-------- GIVEN RECORDS
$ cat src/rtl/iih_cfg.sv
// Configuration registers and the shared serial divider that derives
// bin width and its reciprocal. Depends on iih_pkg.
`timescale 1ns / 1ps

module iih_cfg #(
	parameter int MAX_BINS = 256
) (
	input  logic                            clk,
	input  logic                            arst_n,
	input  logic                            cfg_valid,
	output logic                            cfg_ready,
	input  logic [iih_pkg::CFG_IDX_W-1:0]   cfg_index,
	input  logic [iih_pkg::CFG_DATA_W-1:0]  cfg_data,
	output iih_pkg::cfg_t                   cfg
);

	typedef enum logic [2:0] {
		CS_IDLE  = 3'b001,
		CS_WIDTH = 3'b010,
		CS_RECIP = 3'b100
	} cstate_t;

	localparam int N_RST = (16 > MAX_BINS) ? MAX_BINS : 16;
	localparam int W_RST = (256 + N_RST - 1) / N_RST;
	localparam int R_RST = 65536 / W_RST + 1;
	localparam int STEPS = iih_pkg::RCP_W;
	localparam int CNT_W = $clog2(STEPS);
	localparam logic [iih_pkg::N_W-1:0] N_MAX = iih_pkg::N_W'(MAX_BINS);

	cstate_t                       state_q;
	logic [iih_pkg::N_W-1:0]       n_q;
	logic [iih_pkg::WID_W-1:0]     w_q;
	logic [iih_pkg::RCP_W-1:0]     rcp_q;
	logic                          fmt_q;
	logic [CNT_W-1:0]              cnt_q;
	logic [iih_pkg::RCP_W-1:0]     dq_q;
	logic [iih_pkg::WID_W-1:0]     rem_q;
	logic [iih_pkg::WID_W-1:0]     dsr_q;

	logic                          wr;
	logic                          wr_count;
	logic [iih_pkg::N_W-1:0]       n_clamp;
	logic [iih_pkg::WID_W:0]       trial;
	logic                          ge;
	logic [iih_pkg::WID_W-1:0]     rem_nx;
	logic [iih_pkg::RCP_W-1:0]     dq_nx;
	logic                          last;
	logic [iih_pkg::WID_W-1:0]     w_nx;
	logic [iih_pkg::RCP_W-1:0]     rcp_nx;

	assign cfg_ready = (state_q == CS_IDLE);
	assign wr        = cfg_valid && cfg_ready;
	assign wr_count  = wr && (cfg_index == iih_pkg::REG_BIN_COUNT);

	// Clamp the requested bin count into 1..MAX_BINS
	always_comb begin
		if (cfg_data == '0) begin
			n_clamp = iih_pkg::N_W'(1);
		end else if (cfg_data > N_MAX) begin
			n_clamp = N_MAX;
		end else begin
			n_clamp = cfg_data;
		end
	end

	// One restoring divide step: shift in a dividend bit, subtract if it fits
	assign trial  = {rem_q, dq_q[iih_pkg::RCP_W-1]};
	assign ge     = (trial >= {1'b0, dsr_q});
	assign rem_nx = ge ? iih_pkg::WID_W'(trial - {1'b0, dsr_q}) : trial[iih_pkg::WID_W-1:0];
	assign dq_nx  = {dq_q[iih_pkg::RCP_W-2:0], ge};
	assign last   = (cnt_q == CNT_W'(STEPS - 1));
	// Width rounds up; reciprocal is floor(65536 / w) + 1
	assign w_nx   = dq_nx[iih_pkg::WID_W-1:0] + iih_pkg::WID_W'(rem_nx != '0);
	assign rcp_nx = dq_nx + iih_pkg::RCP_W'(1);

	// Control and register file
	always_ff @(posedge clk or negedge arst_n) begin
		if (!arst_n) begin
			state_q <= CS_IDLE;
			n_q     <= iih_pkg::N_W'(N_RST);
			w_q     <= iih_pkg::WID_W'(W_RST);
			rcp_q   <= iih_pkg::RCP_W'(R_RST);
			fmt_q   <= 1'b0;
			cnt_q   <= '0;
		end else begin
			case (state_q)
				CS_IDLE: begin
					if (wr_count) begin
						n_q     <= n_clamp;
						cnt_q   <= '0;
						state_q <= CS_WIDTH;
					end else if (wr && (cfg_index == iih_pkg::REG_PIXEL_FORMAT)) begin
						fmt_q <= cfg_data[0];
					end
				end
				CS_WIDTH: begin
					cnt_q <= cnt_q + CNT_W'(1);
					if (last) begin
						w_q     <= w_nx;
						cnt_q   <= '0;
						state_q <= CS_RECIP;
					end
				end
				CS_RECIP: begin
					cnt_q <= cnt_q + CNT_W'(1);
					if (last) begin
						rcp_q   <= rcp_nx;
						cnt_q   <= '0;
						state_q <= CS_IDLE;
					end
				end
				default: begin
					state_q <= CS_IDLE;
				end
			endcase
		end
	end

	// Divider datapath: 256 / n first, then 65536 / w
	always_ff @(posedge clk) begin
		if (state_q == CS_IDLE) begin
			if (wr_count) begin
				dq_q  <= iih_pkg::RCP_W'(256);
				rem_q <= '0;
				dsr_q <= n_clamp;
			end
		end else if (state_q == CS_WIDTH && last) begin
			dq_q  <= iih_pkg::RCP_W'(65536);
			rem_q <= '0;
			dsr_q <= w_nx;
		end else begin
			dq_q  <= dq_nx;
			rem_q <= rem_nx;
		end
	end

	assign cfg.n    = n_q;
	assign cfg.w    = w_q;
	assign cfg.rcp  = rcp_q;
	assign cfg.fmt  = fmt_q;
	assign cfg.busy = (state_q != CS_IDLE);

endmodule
----------------
-------- GIVEN RECORDS
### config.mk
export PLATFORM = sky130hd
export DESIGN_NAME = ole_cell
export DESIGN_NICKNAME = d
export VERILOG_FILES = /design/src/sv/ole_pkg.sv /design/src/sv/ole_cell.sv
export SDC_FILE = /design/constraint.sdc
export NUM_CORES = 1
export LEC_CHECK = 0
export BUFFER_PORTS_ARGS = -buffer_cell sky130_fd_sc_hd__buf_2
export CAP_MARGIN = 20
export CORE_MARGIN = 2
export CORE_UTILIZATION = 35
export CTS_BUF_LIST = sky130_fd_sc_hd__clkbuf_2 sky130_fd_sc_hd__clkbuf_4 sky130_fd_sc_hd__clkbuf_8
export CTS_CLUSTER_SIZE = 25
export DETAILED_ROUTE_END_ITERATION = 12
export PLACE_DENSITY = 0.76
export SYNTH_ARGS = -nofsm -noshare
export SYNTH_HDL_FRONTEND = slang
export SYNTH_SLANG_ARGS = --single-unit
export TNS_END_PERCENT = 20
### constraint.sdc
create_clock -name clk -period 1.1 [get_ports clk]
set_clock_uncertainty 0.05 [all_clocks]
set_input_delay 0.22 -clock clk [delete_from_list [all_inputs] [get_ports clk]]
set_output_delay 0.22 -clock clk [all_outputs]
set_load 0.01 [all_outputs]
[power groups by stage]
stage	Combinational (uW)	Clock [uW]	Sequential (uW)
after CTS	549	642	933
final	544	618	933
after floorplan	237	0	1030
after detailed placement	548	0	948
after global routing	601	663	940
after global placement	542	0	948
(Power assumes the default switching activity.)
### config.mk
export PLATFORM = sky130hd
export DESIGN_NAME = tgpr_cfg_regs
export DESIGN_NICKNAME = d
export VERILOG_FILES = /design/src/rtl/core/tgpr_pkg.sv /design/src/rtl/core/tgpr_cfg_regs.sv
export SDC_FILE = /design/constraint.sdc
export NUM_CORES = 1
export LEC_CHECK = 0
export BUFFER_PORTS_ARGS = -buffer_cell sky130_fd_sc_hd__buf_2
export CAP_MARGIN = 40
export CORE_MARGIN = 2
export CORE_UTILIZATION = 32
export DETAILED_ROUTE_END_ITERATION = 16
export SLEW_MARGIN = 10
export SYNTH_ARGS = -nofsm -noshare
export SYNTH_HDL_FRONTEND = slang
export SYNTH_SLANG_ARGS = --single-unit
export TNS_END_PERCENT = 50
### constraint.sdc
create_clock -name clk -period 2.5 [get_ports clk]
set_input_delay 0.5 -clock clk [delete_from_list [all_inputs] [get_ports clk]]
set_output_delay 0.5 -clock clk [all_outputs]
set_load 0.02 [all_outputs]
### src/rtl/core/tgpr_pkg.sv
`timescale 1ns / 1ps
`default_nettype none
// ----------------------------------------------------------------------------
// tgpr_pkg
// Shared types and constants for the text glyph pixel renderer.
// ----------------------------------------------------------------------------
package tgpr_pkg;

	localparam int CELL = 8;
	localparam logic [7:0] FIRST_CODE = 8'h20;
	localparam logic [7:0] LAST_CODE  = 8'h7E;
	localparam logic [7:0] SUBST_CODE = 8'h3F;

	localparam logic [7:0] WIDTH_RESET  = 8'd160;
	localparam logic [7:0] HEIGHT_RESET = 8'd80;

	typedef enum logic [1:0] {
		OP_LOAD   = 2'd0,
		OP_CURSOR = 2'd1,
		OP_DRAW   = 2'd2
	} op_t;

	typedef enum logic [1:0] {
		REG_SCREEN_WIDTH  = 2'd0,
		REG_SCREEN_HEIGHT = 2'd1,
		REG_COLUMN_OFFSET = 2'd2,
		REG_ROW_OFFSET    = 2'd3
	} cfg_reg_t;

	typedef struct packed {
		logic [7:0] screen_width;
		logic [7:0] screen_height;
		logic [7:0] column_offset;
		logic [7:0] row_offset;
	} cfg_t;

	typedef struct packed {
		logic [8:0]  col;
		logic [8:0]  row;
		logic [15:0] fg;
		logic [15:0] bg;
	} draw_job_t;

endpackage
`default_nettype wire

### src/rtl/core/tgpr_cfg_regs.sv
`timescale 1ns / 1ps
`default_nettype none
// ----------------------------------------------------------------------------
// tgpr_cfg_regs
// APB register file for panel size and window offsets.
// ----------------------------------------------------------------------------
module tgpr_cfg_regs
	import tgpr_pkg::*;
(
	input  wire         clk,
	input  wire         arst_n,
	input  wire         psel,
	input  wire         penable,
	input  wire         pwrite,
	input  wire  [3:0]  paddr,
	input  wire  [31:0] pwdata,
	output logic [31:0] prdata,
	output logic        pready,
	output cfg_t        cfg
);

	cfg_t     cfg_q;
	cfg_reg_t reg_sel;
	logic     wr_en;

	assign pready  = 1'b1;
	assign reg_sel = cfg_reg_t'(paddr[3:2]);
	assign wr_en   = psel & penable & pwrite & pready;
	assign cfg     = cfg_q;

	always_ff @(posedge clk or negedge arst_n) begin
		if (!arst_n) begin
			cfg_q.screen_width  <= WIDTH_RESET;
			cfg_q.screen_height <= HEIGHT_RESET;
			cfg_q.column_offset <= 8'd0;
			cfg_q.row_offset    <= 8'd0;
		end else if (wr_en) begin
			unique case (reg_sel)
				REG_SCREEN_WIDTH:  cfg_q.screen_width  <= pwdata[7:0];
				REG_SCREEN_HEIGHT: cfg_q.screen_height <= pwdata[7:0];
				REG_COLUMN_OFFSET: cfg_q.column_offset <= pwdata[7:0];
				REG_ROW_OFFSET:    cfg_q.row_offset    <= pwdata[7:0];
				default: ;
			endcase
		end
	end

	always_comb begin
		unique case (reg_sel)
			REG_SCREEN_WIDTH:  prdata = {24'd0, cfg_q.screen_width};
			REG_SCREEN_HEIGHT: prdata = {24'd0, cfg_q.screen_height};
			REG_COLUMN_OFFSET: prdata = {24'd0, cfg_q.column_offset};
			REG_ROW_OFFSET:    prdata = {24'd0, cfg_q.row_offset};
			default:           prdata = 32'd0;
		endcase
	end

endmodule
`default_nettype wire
----------------
-------- GIVEN RECORDS
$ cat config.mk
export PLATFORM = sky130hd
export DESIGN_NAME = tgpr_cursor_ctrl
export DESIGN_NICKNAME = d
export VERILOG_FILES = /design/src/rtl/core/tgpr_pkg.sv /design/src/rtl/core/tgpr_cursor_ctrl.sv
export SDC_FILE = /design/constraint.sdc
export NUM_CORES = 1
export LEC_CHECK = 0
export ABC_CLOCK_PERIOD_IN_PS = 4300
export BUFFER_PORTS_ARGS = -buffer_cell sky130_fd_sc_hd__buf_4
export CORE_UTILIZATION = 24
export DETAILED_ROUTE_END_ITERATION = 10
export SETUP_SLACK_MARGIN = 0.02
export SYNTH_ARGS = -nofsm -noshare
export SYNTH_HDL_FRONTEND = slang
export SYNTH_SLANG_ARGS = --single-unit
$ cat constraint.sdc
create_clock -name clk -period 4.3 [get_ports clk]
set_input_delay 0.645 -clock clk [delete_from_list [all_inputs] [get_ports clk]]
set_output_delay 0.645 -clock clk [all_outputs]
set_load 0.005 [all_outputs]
----------------
TASK DESCRIPTION:
Check each line of the records for "unique" and copy the ones that contain it.

THE COMPLETED TASK:
			unique case (reg_sel)
		unique case (reg_sel)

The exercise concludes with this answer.